=== ABOUT THIS EXERCISE ===
Using the listing below, set down each line from the line containing "input [3:0] i_sb, output reg [3:0] o_sb" through the line containing "4'h9: o_sb = 4'h5;", both ends included, exactly and with nothing added.

[[ MATERIALS PROVIDED open ]]

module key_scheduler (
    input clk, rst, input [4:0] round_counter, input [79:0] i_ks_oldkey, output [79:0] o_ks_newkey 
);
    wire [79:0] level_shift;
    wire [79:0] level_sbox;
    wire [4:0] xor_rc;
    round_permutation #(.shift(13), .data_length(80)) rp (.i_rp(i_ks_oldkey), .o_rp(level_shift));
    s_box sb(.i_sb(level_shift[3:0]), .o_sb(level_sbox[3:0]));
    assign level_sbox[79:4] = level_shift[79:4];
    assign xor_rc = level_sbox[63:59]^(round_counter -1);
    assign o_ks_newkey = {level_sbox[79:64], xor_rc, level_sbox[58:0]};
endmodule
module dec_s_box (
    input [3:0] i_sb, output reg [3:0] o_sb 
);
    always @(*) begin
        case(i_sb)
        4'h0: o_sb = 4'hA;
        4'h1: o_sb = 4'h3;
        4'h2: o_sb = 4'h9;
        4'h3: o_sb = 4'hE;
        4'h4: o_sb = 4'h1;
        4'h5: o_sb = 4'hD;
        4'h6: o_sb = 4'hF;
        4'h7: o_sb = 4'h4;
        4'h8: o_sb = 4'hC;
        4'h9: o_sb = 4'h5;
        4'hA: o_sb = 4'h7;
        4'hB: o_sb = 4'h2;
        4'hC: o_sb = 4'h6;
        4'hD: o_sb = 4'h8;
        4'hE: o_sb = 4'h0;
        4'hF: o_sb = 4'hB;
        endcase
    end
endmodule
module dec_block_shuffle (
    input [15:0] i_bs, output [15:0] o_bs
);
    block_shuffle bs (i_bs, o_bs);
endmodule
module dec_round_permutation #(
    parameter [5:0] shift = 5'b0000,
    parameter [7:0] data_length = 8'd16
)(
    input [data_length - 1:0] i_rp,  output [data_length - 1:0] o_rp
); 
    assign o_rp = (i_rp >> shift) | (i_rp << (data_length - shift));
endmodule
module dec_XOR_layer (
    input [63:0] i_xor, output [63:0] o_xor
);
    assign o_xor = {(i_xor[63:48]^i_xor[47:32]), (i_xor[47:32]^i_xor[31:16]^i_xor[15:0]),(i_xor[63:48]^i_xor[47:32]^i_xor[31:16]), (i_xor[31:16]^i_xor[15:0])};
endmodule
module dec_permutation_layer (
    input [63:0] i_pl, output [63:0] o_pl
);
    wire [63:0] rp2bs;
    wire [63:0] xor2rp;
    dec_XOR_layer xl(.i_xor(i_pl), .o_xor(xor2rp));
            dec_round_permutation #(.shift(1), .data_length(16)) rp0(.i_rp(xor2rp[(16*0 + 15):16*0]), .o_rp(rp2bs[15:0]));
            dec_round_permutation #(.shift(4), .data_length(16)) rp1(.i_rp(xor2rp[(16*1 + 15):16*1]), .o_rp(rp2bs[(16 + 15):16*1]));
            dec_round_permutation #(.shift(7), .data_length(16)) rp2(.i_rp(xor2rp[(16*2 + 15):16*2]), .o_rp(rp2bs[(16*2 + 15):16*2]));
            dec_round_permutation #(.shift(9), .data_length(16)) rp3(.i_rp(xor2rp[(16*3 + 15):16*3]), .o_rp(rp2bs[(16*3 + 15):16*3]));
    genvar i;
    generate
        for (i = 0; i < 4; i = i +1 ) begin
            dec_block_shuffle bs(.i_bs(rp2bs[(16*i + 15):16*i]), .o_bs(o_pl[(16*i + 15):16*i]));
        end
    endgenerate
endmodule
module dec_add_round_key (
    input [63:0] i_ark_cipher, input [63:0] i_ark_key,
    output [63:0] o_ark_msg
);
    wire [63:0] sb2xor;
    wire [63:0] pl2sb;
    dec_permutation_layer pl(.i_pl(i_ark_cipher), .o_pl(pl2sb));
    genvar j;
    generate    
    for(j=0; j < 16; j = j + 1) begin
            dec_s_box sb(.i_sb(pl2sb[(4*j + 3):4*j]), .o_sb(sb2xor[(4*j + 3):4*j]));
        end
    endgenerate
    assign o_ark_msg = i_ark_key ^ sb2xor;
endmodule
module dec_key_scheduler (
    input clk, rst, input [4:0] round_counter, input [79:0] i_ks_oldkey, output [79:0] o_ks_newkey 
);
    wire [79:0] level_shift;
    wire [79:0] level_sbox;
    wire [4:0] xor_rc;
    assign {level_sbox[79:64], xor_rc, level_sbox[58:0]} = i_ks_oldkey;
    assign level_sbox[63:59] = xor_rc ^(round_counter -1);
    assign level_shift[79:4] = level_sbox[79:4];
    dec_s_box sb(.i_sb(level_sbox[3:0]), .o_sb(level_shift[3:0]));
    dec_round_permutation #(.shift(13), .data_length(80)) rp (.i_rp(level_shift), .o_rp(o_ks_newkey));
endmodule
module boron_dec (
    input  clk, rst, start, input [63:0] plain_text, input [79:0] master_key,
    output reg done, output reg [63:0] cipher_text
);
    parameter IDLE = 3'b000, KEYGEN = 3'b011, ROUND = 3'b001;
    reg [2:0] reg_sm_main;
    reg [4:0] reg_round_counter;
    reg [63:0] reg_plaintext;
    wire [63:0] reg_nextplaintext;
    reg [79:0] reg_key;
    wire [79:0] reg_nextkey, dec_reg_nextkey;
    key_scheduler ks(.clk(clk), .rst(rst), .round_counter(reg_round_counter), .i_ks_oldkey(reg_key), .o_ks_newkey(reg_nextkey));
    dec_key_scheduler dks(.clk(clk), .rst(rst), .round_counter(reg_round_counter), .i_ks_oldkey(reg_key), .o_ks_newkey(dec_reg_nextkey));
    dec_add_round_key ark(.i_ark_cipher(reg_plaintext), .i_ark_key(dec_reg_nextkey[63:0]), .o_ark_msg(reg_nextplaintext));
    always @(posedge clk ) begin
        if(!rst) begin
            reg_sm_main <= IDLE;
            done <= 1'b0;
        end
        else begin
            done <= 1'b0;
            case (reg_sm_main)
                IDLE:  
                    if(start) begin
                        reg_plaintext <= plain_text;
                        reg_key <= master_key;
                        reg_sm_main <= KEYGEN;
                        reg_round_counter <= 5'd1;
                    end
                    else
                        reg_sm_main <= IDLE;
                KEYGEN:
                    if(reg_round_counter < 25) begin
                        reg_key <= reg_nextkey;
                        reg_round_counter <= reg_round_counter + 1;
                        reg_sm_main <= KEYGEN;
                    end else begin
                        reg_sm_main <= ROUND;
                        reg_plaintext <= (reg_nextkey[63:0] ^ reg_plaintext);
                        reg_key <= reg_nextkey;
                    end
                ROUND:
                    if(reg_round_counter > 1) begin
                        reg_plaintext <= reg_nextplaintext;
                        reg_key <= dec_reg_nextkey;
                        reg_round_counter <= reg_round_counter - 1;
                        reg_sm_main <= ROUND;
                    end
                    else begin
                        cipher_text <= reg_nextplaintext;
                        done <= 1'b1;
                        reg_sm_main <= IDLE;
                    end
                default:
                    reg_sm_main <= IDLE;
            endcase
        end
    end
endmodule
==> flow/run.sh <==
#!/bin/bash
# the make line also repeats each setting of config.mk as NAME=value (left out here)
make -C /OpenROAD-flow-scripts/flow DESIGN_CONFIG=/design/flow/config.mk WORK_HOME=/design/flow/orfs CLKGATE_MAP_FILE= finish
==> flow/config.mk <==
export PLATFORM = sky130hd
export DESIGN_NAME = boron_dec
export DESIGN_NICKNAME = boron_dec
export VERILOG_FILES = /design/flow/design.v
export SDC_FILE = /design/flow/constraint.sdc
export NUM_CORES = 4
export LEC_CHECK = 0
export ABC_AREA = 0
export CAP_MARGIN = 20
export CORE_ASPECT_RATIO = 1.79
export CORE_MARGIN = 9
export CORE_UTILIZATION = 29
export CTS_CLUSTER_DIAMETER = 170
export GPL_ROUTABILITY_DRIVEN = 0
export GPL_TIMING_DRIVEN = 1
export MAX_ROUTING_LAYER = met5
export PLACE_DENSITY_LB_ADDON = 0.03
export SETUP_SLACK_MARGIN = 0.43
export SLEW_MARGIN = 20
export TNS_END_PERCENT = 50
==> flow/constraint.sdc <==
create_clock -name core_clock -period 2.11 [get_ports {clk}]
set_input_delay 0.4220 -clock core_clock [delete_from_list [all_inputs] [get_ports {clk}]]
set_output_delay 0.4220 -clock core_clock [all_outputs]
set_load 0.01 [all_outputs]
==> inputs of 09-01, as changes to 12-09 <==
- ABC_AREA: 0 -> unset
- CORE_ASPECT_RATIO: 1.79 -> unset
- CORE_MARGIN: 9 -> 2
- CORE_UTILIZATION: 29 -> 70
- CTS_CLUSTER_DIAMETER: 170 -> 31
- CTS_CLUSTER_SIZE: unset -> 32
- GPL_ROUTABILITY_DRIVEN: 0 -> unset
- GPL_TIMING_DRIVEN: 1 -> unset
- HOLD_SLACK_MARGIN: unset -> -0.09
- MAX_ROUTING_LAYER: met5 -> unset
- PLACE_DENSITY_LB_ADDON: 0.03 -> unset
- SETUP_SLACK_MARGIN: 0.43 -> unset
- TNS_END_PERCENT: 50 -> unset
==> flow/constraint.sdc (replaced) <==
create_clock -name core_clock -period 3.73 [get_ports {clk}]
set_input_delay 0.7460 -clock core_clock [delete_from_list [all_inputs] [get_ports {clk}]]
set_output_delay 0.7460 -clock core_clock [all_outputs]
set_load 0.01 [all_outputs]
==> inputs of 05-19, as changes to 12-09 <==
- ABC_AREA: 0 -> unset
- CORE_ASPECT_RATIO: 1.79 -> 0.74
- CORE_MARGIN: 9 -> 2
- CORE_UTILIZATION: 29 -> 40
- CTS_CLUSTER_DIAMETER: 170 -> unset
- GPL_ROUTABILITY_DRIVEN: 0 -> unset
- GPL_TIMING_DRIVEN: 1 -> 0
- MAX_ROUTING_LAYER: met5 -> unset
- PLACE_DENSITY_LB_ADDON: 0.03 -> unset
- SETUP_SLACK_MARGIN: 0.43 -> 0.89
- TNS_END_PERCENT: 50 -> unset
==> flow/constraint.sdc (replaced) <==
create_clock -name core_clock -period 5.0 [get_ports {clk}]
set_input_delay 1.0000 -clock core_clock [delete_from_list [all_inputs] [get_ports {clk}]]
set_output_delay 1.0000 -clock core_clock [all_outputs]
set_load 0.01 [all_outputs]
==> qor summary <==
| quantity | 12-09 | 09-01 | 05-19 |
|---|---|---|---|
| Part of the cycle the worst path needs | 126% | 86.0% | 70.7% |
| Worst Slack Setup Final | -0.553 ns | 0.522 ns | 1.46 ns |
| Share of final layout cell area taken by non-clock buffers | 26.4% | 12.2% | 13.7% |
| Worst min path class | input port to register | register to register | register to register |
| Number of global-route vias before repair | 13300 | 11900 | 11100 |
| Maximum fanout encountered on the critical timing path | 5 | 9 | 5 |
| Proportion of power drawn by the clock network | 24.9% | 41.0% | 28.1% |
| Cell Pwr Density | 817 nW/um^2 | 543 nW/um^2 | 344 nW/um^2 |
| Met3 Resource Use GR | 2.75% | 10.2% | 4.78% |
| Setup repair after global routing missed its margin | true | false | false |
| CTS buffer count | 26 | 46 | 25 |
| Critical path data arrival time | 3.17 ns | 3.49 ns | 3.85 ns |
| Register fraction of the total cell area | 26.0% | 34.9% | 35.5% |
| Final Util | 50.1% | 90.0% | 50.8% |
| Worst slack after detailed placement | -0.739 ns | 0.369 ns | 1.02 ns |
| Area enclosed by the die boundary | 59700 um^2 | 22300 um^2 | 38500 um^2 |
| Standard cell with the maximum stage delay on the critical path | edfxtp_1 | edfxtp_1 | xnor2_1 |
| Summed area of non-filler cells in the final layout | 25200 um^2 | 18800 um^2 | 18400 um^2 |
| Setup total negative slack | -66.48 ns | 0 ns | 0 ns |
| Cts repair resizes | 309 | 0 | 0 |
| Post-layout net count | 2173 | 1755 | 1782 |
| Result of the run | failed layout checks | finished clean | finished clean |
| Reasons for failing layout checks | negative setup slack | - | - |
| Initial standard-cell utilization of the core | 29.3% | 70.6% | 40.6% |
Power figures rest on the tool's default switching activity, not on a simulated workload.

[[ MATERIALS PROVIDED closed ]]

=== OUTPUT OF THE TASK ===
    input [3:0] i_sb, output reg [3:0] o_sb 
);
    always @(*) begin
        case(i_sb)
        4'h0: o_sb = 4'hA;
        4'h1: o_sb = 4'h3;
        4'h2: o_sb = 4'h9;
        4'h3: o_sb = 4'hE;
        4'h4: o_sb = 4'h1;
        4'h5: o_sb = 4'hD;
        4'h6: o_sb = 4'hF;
        4'h7: o_sb = 4'h4;
        4'h8: o_sb = 4'hC;
        4'h9: o_sb = 4'h5;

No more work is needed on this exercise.